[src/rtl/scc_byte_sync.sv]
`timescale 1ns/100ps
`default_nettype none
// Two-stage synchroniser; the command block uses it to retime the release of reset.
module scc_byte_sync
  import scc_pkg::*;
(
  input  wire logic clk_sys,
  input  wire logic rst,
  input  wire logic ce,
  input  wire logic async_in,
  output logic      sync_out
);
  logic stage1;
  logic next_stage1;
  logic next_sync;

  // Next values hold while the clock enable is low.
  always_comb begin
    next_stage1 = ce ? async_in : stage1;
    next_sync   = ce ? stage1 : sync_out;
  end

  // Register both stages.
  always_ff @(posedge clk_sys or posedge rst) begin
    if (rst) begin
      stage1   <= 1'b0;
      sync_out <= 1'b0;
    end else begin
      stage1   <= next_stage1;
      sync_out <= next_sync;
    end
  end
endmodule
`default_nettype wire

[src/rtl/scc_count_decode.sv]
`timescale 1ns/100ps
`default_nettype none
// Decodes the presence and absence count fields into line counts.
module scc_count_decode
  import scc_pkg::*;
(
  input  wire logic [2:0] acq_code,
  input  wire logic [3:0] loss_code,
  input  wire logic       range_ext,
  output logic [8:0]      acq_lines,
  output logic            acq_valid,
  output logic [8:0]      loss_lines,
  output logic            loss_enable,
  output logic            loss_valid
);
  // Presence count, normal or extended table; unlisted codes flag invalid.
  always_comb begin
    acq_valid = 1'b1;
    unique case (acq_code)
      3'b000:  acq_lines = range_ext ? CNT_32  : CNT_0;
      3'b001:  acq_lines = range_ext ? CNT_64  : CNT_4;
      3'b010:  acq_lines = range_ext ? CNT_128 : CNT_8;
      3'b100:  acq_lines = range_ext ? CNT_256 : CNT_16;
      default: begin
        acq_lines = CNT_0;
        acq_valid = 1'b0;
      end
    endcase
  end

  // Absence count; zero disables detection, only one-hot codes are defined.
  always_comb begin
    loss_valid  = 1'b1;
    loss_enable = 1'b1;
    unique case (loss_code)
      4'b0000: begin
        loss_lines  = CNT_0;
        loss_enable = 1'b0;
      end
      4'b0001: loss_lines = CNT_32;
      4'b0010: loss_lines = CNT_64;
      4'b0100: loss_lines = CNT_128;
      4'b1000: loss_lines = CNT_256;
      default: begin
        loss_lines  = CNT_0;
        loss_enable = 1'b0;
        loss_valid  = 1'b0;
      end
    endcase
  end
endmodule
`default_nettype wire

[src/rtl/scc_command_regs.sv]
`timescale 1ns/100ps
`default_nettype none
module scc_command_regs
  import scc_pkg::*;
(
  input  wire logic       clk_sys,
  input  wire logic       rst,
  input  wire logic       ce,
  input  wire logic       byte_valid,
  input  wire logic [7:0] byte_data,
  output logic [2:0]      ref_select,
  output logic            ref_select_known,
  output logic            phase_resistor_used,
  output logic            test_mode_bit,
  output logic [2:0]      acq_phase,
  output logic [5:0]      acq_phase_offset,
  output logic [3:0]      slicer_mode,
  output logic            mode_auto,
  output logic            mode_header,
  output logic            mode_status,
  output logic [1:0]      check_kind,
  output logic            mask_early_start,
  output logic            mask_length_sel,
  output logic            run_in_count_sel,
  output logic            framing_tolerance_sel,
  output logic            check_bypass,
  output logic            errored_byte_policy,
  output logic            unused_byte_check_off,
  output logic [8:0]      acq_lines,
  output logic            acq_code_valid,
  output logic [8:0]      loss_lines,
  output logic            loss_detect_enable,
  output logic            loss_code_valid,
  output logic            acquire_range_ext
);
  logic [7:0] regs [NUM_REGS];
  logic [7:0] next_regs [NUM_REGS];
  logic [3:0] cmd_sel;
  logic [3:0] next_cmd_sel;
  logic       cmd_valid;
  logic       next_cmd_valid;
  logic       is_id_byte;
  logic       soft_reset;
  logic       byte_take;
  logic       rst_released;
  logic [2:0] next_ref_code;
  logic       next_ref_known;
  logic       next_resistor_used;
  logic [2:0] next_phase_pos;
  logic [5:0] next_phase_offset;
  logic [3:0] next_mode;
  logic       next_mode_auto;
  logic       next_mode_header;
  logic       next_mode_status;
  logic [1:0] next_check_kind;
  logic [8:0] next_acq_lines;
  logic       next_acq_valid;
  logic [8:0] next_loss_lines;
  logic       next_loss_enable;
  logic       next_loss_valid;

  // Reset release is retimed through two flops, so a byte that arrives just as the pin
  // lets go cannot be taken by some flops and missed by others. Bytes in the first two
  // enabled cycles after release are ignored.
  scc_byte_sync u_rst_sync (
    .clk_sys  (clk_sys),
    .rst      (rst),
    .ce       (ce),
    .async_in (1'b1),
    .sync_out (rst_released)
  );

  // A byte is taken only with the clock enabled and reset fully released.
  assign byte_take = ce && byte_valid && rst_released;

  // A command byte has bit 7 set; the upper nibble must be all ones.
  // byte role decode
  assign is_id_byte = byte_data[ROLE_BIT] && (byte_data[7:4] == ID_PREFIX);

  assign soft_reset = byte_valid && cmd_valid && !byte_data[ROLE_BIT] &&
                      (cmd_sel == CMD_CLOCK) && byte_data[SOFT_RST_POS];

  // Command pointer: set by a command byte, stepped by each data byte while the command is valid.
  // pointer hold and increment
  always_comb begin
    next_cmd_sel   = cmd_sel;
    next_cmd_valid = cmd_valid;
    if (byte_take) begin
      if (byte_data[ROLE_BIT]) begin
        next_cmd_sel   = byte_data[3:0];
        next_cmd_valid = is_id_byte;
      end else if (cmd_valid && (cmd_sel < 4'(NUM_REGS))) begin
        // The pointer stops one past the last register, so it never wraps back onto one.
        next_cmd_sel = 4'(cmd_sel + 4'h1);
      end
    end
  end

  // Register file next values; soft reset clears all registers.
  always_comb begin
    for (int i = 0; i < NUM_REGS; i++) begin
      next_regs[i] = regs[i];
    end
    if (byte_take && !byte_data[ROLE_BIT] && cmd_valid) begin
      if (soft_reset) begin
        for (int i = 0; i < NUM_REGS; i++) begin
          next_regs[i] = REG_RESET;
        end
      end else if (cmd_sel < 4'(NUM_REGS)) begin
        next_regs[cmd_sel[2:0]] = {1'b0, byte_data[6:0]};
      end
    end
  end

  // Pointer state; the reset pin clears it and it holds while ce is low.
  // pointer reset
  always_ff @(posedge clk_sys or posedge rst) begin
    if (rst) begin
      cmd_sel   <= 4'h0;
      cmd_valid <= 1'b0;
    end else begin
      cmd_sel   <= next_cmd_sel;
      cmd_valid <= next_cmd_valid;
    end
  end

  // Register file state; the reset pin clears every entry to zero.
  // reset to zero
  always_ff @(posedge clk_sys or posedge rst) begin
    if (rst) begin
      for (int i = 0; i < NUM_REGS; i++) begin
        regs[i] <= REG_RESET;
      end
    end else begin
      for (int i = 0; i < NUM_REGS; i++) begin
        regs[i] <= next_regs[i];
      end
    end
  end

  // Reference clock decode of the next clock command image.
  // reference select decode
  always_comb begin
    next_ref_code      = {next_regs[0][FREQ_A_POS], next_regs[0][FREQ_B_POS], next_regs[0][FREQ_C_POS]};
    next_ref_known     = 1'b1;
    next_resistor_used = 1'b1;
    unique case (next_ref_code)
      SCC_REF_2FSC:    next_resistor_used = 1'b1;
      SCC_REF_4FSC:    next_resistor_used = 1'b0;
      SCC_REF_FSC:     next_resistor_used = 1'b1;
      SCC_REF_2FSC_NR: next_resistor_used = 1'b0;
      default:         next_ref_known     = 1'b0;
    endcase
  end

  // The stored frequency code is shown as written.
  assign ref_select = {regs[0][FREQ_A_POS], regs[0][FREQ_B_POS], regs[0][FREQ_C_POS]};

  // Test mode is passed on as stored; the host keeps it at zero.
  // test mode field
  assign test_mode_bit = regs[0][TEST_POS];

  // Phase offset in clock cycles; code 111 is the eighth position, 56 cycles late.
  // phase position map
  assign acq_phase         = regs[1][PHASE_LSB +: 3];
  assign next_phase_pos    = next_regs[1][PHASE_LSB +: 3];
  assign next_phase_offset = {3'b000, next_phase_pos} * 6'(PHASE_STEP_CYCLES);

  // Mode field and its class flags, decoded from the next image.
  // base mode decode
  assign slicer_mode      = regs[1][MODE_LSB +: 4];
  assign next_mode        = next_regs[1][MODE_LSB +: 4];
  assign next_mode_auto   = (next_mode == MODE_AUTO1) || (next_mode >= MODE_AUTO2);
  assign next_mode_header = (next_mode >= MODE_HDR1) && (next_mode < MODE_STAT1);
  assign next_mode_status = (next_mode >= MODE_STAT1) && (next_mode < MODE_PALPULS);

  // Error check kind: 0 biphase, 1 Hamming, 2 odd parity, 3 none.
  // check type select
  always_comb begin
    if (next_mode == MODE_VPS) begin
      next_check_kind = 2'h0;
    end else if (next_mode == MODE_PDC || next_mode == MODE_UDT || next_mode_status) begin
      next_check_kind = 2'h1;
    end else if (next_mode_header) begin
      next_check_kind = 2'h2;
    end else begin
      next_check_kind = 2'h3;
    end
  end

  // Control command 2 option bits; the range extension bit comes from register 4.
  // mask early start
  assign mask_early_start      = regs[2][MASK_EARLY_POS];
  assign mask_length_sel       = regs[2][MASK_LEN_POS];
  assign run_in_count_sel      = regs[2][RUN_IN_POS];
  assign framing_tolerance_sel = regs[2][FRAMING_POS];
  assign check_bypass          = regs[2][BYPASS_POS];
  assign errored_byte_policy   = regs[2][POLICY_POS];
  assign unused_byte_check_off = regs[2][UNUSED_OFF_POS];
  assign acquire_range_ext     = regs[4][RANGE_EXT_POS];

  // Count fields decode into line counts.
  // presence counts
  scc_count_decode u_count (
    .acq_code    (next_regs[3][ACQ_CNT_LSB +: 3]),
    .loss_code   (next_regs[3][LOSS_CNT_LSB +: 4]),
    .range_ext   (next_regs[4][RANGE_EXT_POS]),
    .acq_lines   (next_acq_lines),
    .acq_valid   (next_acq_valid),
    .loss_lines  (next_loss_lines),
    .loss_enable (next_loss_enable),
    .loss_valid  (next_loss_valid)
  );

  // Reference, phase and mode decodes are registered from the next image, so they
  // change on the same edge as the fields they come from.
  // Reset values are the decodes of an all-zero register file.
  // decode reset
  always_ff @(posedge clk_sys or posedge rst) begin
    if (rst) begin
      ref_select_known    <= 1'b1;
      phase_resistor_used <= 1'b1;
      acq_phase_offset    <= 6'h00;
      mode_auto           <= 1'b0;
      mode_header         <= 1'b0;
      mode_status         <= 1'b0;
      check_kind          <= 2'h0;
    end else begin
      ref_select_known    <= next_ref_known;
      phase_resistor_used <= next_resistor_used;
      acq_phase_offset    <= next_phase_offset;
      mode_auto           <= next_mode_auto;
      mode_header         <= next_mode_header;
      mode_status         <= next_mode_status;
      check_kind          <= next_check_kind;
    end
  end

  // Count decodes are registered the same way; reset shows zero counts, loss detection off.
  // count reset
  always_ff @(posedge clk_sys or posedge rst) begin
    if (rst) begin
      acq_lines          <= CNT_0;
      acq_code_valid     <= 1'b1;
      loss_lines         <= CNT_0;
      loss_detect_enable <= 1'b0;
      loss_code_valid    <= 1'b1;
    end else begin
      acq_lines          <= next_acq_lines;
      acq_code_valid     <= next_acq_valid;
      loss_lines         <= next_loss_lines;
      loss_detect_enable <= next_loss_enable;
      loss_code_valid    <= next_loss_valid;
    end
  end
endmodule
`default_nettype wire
::::
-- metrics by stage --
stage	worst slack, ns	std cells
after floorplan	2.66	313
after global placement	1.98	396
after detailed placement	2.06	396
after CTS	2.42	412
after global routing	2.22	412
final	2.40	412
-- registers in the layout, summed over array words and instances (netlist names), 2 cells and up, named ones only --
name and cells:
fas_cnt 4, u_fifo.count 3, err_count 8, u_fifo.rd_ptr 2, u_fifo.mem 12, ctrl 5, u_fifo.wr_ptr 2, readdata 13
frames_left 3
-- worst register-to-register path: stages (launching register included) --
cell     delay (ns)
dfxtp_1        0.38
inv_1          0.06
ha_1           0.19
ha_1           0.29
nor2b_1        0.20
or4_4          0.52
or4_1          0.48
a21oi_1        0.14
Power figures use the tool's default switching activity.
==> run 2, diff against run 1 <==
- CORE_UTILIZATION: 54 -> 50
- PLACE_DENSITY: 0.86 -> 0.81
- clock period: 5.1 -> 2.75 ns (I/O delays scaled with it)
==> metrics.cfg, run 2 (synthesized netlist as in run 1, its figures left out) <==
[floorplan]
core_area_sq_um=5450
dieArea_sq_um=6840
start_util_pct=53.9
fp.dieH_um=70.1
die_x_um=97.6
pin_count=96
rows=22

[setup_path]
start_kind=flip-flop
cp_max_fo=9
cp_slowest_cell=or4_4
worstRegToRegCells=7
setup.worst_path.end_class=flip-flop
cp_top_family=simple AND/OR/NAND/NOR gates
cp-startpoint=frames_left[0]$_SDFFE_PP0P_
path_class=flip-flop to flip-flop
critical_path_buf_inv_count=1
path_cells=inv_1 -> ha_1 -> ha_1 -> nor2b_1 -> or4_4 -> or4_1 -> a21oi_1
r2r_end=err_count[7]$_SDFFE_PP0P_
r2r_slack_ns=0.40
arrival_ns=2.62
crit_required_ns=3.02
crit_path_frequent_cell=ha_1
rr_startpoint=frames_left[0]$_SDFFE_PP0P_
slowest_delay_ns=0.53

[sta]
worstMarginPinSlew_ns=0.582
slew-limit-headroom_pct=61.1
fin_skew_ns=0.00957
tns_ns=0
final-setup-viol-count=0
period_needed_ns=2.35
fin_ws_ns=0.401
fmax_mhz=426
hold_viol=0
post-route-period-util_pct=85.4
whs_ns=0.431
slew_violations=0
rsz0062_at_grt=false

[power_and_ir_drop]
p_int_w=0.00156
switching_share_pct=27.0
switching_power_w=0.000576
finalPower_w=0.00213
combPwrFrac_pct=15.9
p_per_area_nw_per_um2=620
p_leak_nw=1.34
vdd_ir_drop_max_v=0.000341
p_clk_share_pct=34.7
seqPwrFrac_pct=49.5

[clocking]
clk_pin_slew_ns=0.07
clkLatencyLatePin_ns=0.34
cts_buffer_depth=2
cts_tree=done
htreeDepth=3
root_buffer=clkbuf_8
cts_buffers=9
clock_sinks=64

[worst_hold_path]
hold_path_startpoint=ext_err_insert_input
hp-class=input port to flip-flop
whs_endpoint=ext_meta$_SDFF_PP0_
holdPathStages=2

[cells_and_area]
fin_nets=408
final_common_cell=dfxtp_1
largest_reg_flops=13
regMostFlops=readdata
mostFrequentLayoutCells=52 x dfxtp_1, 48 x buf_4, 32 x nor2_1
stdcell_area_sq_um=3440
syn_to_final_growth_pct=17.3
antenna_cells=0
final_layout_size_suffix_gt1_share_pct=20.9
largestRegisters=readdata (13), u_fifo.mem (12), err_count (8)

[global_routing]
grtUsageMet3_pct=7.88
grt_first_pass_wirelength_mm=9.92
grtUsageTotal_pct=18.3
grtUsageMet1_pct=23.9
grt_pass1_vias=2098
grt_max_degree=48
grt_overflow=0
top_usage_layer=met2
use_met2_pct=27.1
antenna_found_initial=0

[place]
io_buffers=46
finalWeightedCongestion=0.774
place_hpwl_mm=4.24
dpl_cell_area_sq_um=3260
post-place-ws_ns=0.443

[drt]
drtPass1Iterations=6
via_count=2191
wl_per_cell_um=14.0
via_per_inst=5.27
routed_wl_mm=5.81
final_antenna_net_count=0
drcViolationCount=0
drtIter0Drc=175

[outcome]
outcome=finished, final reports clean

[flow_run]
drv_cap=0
::::
Your assignment: Your task is to transcribe, with no changes, only the lines of the listing above that lie between the line holding "run 2, diff" and the line holding "[worst_hold_path]", inclusive.

Response:
==> run 2, diff against run 1 <==
- CORE_UTILIZATION: 54 -> 50
- PLACE_DENSITY: 0.86 -> 0.81
- clock period: 5.1 -> 2.75 ns (I/O delays scaled with it)
==> metrics.cfg, run 2 (synthesized netlist as in run 1, its figures left out) <==
[floorplan]
core_area_sq_um=5450
dieArea_sq_um=6840
start_util_pct=53.9
fp.dieH_um=70.1
die_x_um=97.6
pin_count=96
rows=22

[setup_path]
start_kind=flip-flop
cp_max_fo=9
cp_slowest_cell=or4_4
worstRegToRegCells=7
setup.worst_path.end_class=flip-flop
cp_top_family=simple AND/OR/NAND/NOR gates
cp-startpoint=frames_left[0]$_SDFFE_PP0P_
path_class=flip-flop to flip-flop
critical_path_buf_inv_count=1
path_cells=inv_1 -> ha_1 -> ha_1 -> nor2b_1 -> or4_4 -> or4_1 -> a21oi_1
r2r_end=err_count[7]$_SDFFE_PP0P_
r2r_slack_ns=0.40
arrival_ns=2.62
crit_required_ns=3.02
crit_path_frequent_cell=ha_1
rr_startpoint=frames_left[0]$_SDFFE_PP0P_
slowest_delay_ns=0.53

[sta]
worstMarginPinSlew_ns=0.582
slew-limit-headroom_pct=61.1
fin_skew_ns=0.00957
tns_ns=0
final-setup-viol-count=0
period_needed_ns=2.35
fin_ws_ns=0.401
fmax_mhz=426
hold_viol=0
post-route-period-util_pct=85.4
whs_ns=0.431
slew_violations=0
rsz0062_at_grt=false

[power_and_ir_drop]
p_int_w=0.00156
switching_share_pct=27.0
switching_power_w=0.000576
finalPower_w=0.00213
combPwrFrac_pct=15.9
p_per_area_nw_per_um2=620
p_leak_nw=1.34
vdd_ir_drop_max_v=0.000341
p_clk_share_pct=34.7
seqPwrFrac_pct=49.5

[clocking]
clk_pin_slew_ns=0.07
clkLatencyLatePin_ns=0.34
cts_buffer_depth=2
cts_tree=done
htreeDepth=3
root_buffer=clkbuf_8
cts_buffers=9
clock_sinks=64

[worst_hold_path]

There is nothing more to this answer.